● The task
Scan the lines below for "share" and copy the matches.

● Record extracts

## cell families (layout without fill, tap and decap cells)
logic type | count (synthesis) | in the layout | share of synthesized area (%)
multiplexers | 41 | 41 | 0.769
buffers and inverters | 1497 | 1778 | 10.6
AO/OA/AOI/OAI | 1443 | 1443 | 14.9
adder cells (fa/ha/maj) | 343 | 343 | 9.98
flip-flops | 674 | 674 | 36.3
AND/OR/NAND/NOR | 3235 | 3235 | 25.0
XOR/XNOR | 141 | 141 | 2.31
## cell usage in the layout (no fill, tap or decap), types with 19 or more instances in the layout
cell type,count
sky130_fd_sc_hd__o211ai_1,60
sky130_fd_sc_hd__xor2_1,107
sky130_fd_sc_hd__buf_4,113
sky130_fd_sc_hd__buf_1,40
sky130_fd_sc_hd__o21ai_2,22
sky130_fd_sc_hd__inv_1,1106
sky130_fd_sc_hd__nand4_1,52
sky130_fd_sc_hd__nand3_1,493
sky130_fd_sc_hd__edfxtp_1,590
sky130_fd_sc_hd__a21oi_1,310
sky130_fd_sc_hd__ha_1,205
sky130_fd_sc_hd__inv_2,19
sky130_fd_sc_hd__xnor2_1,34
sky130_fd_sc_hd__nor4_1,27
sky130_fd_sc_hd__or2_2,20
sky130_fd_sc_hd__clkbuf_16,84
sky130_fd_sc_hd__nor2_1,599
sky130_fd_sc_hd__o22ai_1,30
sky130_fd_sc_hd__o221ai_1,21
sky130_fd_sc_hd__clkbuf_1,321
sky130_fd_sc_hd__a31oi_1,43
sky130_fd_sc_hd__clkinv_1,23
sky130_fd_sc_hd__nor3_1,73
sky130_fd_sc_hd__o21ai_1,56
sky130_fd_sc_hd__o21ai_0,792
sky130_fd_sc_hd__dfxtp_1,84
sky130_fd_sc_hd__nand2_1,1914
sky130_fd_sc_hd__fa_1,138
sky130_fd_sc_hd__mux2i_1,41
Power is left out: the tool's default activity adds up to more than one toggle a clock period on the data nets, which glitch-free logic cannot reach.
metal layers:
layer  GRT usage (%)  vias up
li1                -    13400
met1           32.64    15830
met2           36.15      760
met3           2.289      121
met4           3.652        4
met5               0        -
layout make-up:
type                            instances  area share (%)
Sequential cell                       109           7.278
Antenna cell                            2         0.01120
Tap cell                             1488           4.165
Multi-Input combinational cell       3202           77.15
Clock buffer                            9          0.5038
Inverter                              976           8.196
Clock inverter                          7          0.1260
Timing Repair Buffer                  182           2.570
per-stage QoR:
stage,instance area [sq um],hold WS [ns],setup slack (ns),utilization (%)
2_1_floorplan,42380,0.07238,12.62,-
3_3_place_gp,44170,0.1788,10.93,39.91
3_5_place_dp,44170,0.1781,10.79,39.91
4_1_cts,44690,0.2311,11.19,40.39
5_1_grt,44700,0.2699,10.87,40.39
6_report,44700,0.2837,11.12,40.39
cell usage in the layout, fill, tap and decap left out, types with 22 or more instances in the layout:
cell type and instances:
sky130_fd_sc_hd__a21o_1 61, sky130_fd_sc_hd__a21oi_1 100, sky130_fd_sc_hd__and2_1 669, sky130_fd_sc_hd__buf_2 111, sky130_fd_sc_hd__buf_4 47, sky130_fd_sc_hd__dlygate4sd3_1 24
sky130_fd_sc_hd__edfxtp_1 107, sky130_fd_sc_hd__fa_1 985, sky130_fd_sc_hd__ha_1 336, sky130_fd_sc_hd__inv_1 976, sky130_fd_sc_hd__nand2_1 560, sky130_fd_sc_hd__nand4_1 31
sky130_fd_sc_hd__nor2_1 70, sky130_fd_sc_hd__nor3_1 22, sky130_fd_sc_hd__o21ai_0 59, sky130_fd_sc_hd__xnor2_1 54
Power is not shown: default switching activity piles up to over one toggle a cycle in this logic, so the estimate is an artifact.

● Finished exercise
logic type | count (synthesis) | in the layout | share of synthesized area (%)
type                            instances  area share (%)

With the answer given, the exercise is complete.